Wierstra, D., Förster, A., Peters, J., & Schmidhuber, J. (2010). Recurrent Policy Gradients. Logic Journal of the IGPL, 18(5), 620-634. doi:10.1093/jigpal/jzp049.


Cite as: https://hdl.handle.net/11858/00-001M-0000-0013-BDD0-6
Abstract
Reinforcement learning for partially observable Markov decision problems (POMDPs) is a challenge as it requires policies with an internal state. Traditional approaches suffer significantly from this shortcoming and usually make strong assumptions on the problem domain such as perfect system models, state-estimators and a Markovian hidden system. Recurrent neural networks (RNNs) offer a natural framework for dealing with policy learning using hidden state and require only few limiting assumptions. As they can be trained well using gradient descent, they are suited for policy gradient approaches.

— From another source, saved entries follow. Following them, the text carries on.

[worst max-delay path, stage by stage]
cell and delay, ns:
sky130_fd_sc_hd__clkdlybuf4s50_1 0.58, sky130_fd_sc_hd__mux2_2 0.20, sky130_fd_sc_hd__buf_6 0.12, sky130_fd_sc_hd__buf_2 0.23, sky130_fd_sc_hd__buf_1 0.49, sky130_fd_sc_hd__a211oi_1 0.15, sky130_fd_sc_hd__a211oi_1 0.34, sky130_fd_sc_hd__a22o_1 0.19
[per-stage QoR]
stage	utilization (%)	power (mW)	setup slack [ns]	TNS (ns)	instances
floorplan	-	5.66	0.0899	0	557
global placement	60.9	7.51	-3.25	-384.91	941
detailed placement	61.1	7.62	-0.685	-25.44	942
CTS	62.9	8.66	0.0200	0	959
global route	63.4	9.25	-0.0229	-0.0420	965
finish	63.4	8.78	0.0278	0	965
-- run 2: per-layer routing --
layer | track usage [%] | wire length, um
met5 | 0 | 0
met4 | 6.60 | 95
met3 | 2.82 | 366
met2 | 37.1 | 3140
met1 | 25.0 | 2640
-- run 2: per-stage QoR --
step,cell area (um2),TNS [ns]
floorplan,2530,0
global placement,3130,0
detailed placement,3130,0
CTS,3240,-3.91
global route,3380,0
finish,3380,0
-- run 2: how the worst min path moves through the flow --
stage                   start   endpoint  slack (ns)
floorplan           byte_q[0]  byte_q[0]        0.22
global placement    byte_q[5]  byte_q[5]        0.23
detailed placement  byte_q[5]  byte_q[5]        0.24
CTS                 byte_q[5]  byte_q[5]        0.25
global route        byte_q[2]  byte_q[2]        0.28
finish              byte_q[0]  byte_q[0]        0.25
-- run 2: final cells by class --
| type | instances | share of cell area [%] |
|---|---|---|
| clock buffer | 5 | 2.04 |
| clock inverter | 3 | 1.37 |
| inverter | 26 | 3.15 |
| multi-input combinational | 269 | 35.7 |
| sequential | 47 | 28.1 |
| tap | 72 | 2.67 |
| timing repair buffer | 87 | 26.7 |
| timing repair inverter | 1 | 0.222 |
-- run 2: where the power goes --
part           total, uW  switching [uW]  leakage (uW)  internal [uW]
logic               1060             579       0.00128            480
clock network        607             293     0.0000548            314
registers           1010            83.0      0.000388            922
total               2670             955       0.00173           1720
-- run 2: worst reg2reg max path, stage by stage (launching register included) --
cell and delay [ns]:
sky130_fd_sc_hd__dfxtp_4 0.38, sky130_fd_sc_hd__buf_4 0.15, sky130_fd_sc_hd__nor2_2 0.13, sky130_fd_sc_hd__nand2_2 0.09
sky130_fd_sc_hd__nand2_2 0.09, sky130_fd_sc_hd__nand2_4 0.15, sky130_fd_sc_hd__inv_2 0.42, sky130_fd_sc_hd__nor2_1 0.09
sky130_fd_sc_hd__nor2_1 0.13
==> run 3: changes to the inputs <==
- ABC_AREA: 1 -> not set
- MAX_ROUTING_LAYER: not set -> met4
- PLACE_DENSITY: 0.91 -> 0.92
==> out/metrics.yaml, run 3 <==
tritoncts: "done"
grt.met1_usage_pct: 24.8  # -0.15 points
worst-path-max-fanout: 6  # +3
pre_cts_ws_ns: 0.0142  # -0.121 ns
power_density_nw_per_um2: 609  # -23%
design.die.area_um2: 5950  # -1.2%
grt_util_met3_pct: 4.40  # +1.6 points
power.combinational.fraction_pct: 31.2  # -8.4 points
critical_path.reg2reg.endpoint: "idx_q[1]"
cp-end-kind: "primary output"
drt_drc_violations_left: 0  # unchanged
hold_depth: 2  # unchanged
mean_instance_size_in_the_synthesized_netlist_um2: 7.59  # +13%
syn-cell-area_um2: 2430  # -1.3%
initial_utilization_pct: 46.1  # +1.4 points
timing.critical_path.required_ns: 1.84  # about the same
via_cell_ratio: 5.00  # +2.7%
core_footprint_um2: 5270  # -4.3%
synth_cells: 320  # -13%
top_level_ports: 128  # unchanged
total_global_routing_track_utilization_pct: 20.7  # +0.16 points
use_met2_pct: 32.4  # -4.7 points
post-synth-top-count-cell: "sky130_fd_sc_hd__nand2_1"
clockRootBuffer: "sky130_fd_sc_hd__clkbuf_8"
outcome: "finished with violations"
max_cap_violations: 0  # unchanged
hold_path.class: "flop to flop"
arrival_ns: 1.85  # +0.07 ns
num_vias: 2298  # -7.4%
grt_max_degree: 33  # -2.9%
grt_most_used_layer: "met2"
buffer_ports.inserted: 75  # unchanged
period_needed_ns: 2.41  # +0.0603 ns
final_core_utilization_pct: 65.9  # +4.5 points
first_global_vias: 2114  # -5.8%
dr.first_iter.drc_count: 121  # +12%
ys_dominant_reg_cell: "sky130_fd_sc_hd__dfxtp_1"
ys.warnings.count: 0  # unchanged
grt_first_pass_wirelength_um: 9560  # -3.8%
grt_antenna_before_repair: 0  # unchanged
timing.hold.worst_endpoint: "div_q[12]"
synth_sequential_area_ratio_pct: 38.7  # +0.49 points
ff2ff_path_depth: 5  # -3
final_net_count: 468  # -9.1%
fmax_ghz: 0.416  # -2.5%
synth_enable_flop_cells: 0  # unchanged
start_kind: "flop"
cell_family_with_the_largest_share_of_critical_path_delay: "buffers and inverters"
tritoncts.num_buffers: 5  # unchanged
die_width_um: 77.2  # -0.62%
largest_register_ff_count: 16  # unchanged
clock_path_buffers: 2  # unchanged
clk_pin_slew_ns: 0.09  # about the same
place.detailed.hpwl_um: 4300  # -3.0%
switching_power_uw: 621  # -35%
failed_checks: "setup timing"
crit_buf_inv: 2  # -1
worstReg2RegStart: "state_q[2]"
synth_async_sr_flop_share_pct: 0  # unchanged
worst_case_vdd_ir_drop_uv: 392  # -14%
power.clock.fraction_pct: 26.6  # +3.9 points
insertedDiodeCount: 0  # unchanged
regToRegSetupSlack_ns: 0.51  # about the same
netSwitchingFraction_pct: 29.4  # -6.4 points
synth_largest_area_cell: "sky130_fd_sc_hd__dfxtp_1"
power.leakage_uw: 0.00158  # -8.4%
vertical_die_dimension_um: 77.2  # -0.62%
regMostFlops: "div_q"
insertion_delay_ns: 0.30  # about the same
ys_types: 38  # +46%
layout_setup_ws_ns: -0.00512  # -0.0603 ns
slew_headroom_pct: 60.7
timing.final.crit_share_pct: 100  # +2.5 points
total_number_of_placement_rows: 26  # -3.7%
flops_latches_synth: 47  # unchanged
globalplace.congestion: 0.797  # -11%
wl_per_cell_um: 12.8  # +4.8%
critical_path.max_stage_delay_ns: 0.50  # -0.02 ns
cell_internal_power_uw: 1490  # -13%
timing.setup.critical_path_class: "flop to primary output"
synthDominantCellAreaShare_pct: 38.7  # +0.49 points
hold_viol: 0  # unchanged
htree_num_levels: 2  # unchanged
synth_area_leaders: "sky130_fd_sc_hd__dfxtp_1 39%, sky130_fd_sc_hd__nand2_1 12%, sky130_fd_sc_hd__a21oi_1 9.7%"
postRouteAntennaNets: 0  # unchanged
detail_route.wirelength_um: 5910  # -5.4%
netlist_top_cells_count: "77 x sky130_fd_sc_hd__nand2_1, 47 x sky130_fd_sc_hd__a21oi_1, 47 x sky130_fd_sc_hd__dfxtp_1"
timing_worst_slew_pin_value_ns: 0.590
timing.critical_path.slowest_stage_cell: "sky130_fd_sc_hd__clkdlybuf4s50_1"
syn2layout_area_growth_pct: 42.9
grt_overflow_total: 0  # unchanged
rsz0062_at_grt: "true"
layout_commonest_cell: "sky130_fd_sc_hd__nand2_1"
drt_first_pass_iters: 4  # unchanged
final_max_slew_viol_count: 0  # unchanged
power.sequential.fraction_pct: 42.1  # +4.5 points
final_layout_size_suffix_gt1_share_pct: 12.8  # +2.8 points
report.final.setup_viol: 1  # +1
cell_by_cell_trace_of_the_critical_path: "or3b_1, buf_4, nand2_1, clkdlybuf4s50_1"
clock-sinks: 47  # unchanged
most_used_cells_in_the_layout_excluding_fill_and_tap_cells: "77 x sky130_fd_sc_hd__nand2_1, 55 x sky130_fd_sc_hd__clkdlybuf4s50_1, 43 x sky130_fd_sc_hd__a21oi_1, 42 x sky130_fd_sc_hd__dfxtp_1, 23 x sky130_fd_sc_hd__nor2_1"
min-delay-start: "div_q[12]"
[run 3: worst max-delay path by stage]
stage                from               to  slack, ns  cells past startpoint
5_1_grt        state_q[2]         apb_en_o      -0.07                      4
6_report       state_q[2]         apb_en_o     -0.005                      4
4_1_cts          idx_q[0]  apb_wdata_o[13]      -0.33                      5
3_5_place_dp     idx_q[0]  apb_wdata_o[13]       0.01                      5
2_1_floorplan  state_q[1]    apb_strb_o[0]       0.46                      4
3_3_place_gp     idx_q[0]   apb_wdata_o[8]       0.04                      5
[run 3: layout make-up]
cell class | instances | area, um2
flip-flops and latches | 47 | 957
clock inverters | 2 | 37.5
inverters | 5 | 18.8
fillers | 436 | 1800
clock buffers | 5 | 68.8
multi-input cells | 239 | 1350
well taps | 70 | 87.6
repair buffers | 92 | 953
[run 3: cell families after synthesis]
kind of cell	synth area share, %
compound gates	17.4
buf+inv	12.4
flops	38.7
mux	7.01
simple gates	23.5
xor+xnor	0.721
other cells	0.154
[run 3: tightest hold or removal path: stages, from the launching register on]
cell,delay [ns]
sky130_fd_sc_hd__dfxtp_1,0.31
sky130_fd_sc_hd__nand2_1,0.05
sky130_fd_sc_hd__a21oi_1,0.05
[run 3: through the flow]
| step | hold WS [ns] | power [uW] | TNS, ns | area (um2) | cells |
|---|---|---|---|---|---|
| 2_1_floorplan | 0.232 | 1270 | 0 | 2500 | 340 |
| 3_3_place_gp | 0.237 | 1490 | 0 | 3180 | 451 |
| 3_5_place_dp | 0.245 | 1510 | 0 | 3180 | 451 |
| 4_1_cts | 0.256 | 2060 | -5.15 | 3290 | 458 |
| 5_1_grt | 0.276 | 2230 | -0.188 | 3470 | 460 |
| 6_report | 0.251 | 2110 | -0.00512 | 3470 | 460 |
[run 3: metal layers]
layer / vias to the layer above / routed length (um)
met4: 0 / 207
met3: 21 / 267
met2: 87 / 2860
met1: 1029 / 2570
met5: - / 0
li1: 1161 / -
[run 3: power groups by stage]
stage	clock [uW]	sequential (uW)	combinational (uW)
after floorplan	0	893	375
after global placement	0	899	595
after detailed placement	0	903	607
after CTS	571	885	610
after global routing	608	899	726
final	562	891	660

In this paper, we present a policy gradient method, the Recurrent Policy Gradient which constitutes a model-free reinforcement learning method. It is aimed at training limited-memory stochastic policies on problems which require long-term memories of past observations. The approach involves approximating a policy gradient for a recurrent neural network by backpropagating return-weighted characteristic eligibilities through time. Using a ‘‘Long Short-Term Memory’’ RNN architecture, we are able to outperform previous RL methods on three important benchmark tasks. Furthermore, we show that using history-dependent baselines helps reducing estimation variance significantly, thus enabling our approach to tackle more challenging, highly stochastic environments.